I'm not sure about that part. That there are more women becoming Rabbis is indisputable, and in my circles it's just accepted. At least half of the under-40 Rabbis I know are women, and more than half of the Rabbinical students. (The overwhelming number of Reform students I know are women, and the Conservative students are split roughly 50-50)

But I don't believe that has anything to do with the "loss of prestige" of the Rabbinate. Quite simply, there are fewer jobs for the students, so not everyone who wants to be a scholar can be: usually the younger, assistant Rabbis get assigned the community functions of a synagogue in their first jobs. Others have to take non-pulpit jobs altogether. Things are just that competitive, and with fewer Jews engaged, those jobs are just going to be scarcer.

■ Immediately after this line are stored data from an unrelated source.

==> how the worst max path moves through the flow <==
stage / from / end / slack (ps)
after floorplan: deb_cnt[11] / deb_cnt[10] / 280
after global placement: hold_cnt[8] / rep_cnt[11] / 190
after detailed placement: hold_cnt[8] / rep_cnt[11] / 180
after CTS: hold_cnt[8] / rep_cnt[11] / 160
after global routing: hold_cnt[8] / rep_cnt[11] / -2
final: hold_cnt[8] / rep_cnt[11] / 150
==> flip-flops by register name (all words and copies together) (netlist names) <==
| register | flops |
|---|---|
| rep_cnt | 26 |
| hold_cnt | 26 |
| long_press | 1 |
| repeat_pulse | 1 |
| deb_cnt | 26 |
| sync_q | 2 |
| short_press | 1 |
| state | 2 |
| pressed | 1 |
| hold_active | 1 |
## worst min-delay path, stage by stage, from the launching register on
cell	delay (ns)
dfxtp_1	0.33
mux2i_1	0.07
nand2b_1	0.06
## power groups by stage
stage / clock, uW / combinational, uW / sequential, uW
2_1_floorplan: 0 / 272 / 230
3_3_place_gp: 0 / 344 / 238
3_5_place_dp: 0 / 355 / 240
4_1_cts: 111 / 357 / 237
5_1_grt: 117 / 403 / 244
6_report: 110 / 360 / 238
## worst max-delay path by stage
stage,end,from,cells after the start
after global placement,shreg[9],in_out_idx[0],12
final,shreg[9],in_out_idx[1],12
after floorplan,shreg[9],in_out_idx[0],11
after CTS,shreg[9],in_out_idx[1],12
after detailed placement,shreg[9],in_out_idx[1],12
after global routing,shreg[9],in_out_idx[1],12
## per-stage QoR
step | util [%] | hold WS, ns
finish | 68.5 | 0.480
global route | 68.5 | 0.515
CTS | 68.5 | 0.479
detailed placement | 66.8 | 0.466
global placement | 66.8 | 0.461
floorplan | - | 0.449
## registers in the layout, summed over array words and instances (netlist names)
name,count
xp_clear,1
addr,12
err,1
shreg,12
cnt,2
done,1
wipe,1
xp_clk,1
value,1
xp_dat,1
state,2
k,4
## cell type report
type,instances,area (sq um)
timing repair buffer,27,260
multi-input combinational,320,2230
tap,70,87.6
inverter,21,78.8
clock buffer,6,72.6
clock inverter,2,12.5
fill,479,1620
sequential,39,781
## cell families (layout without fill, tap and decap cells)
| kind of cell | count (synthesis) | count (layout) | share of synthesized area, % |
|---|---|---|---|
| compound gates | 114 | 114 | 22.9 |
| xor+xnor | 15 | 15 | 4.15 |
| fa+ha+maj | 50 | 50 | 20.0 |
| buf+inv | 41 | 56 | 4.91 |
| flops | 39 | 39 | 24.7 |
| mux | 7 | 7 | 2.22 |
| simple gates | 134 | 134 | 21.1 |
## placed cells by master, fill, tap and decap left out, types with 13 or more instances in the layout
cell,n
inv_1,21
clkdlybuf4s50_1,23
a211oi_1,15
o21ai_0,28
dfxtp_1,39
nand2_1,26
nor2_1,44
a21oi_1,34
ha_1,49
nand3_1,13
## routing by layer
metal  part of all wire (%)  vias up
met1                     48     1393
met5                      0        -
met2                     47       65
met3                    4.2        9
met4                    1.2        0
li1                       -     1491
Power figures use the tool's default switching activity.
### src/rtl/riscv_div_unit.sv
// riscv_div_unit
// Iterative restoring divider for RV32M DIV/DIVU/REM/REMU. One quotient bit
// is produced per cycle using the shared add/sub unit, which this block
// drives through add_x/add_y/add_sub and reads back via add_sum/add_cout.
//
// Ports:
//   clk, rst_n                 clock, asynchronous active-low reset
//   start_valid/start_ready    operand handshake (ready only when idle)
//   op                         00 DIV, 01 DIVU, 10 REM, 11 REMU
//   dividend, divisor          rs1 / rs2 operands
//   flush                      synchronous kill of any in-flight operation
//   result_valid/result_ready  result handshake, result held until accepted
//   result                     quotient or remainder
//   busy                       high whenever not idle
//   add_x, add_y, add_sub      shared adder operands / subtract select
//   add_sum, add_cout          shared adder outputs
module riscv_div_unit #(
  parameter int XLEN = 32
) (
  input  logic            clk,
  input  logic            rst_n,
  input  logic            start_valid,
  output logic            start_ready,
  input  logic [1:0]      op,
  input  logic [XLEN-1:0] dividend,
  input  logic [XLEN-1:0] divisor,
  input  logic            flush,
  output logic            result_valid,
  input  logic            result_ready,
  output logic [XLEN-1:0] result,
  output logic            busy,
  output logic [XLEN-1:0] add_x,
  output logic [XLEN-1:0] add_y,
  output logic            add_sub,
  input  logic [XLEN-1:0] add_sum,
  input  logic            add_cout
);

  typedef enum logic [1:0] {IDLE, ITER, FIX, DONE} state_t;

  state_t          state, next_state;
  logic [4:0]      count;
  logic [XLEN-1:0] q_reg, r_reg, d_reg, result_reg;
  logic            is_rem_reg, neg_q_reg, neg_r_reg;

  logic            is_signed, accept, div_zero, overflow, special;
  logic            dividend_neg, divisor_neg;
  logic [XLEN-1:0] abs_dividend, abs_divisor, special_result;
  logic [XLEN-1:0] shifted, fix_val;
  logic            take, fix_neg;

  // Accept-time decode: operand signs, magnitudes and the two special cases
  // that bypass iteration entirely.
  assign is_signed    = ~op[0];
  assign accept       = (state == IDLE) & start_valid & ~flush;
  assign dividend_neg = is_signed & dividend[XLEN-1];
  assign divisor_neg  = is_signed & divisor[XLEN-1];
  assign abs_dividend = dividend_neg ? (~dividend + 1'b1) : dividend;
  assign abs_divisor  = divisor_neg  ? (~divisor  + 1'b1) : divisor;
  assign div_zero     = (divisor == '0);
  assign overflow     = is_signed & (dividend == {1'b1, {(XLEN-1){1'b0}}})
                        & (divisor == '1);
  assign special      = div_zero | overflow;

  always_comb begin
    special_result = '0;
    if (div_zero)
      special_result = op[1] ? dividend : '1;
    else
      special_result = op[1] ? '0 : {1'b1, {(XLEN-1){1'b0}}};
  end

  // Shifted partial remainder; R[31] set means the 33-bit value already
  // exceeds any divisor, so the subtract must be taken regardless of carry.
  assign shifted = {r_reg[XLEN-2:0], q_reg[XLEN-1]};
  assign take    = r_reg[XLEN-1] | add_cout;
  assign fix_val = is_rem_reg ? r_reg : q_reg;
  assign fix_neg = is_rem_reg ? neg_r_reg : neg_q_reg;

  assign start_ready  = (state == IDLE);
  assign busy         = (state != IDLE);
  assign result_valid = (state == DONE);
  assign result       = result_reg;

  // State register.
  always_ff @(posedge clk or negedge rst_n) begin
    if (!rst_n) state <= IDLE;
    else        state <= next_state;
  end

  // Next-state and adder drive. The adder is only claimed in ITER and FIX;
  // flush overrides every other transition.
  always_comb begin
    next_state = state;
    add_x      = '0;
    add_y      = '0;
    add_sub    = 1'b0;
    case (state)
      IDLE: if (start_valid) next_state = special ? DONE : ITER;
      ITER: begin
        add_x   = shifted;
        add_y   = d_reg;
        add_sub = 1'b1;
        if (count == 5'd0) next_state = FIX;
      end
      FIX: begin
        if (fix_neg) begin
          add_x   = '0;
          add_y   = fix_val;
          add_sub = 1'b1;
        end
        next_state = DONE;
      end
      DONE: if (result_ready) next_state = IDLE;
      default: next_state = IDLE;
    endcase
    if (flush) next_state = IDLE;
  end

  // Datapath registers: load on accept, shift/subtract in ITER, sign-fix in
  // FIX. The result register is left untouched after DONE.
  always_ff @(posedge clk or negedge rst_n) begin
    if (!rst_n) begin
      count      <= 5'd0;
      q_reg      <= '0;
      r_reg      <= '0;
      d_reg      <= '0;
      result_reg <= '0;
      is_rem_reg <= 1'b0;
      neg_q_reg  <= 1'b0;
      neg_r_reg  <= 1'b0;
    end else begin
      case (state)
        IDLE: if (accept) begin
          is_rem_reg <= op[1];
          neg_q_reg  <= is_signed & (dividend[XLEN-1] ^ divisor[XLEN-1]);
          neg_r_reg  <= dividend_neg;
          q_reg      <= abs_dividend;
          d_reg      <= abs_divisor;
          r_reg      <= '0;
          count      <= 5'd31;
          if (special) result_reg <= special_result;
        end
        ITER: begin
          r_reg <= take ? add_sum : shifted;
          q_reg <= {q_reg[XLEN-2:0], take};
          if (count != 5'd0) count <= count - 5'd1;
        end
        FIX: result_reg <= fix_neg ? add_sum : fix_val;
        default: ;
      endcase
    end
  end

endmodule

In any case, two of the most prominent intellectual and moral voices of the younger generation of Rabbis -- Jill Jacobs and Sharon Brous -- are women.

As I understand it, the Orange at the Seder plate signifies the struggle for gay/lesbian emancipation in Judaism.
(A Seder plate is a plate, literally, with different foods on it, in six little bowls, that have symbolic significance in telling the story of the flight of the Hebrew slaves from Egypt. The story is told each year at a meal at the beginning of the Feast of Passover. The way it is done has not changed much over time, but lately some things have been added, like the orange, which I like a lot.)

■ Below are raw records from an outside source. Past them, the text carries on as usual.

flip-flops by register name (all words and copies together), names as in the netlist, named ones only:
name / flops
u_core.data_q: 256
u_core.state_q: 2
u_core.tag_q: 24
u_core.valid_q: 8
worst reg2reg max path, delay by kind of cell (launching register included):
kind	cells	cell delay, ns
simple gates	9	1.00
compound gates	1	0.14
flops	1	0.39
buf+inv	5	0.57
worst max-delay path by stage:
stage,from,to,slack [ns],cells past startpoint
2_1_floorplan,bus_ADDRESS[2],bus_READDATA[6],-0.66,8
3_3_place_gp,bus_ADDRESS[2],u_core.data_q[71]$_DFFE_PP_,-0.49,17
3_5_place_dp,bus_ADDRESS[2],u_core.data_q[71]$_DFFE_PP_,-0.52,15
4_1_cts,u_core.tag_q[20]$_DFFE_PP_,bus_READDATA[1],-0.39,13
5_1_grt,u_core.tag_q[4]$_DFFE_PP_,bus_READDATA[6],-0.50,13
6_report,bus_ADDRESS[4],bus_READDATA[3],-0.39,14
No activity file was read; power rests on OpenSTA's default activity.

My congregation is looking for a new Rabbi, so who knows... rabbi Stanton! We're in Amsterdam, though. But we already broke through the ceiling once, when we installed the first female rabbi in Holland, rabbi Klapheck from Berlin. That was in 2005, which just goes to show how backward we are.

David Schraub

The Rabbi has also already found a pulpit in Greenville, North Carolina.

Josh Jasper

We've been doing the orange on the seder plate thing for years. There's always a place in Judaism for radicals.

I have never felt lonely as a black Jew. I attend services and other Jewish events. The U.S. is becoming a mixing pot and throughout Jewish history the diaspora have blended with the larger population. So my kids will be Jews with some color, more importantly they will be Jewish.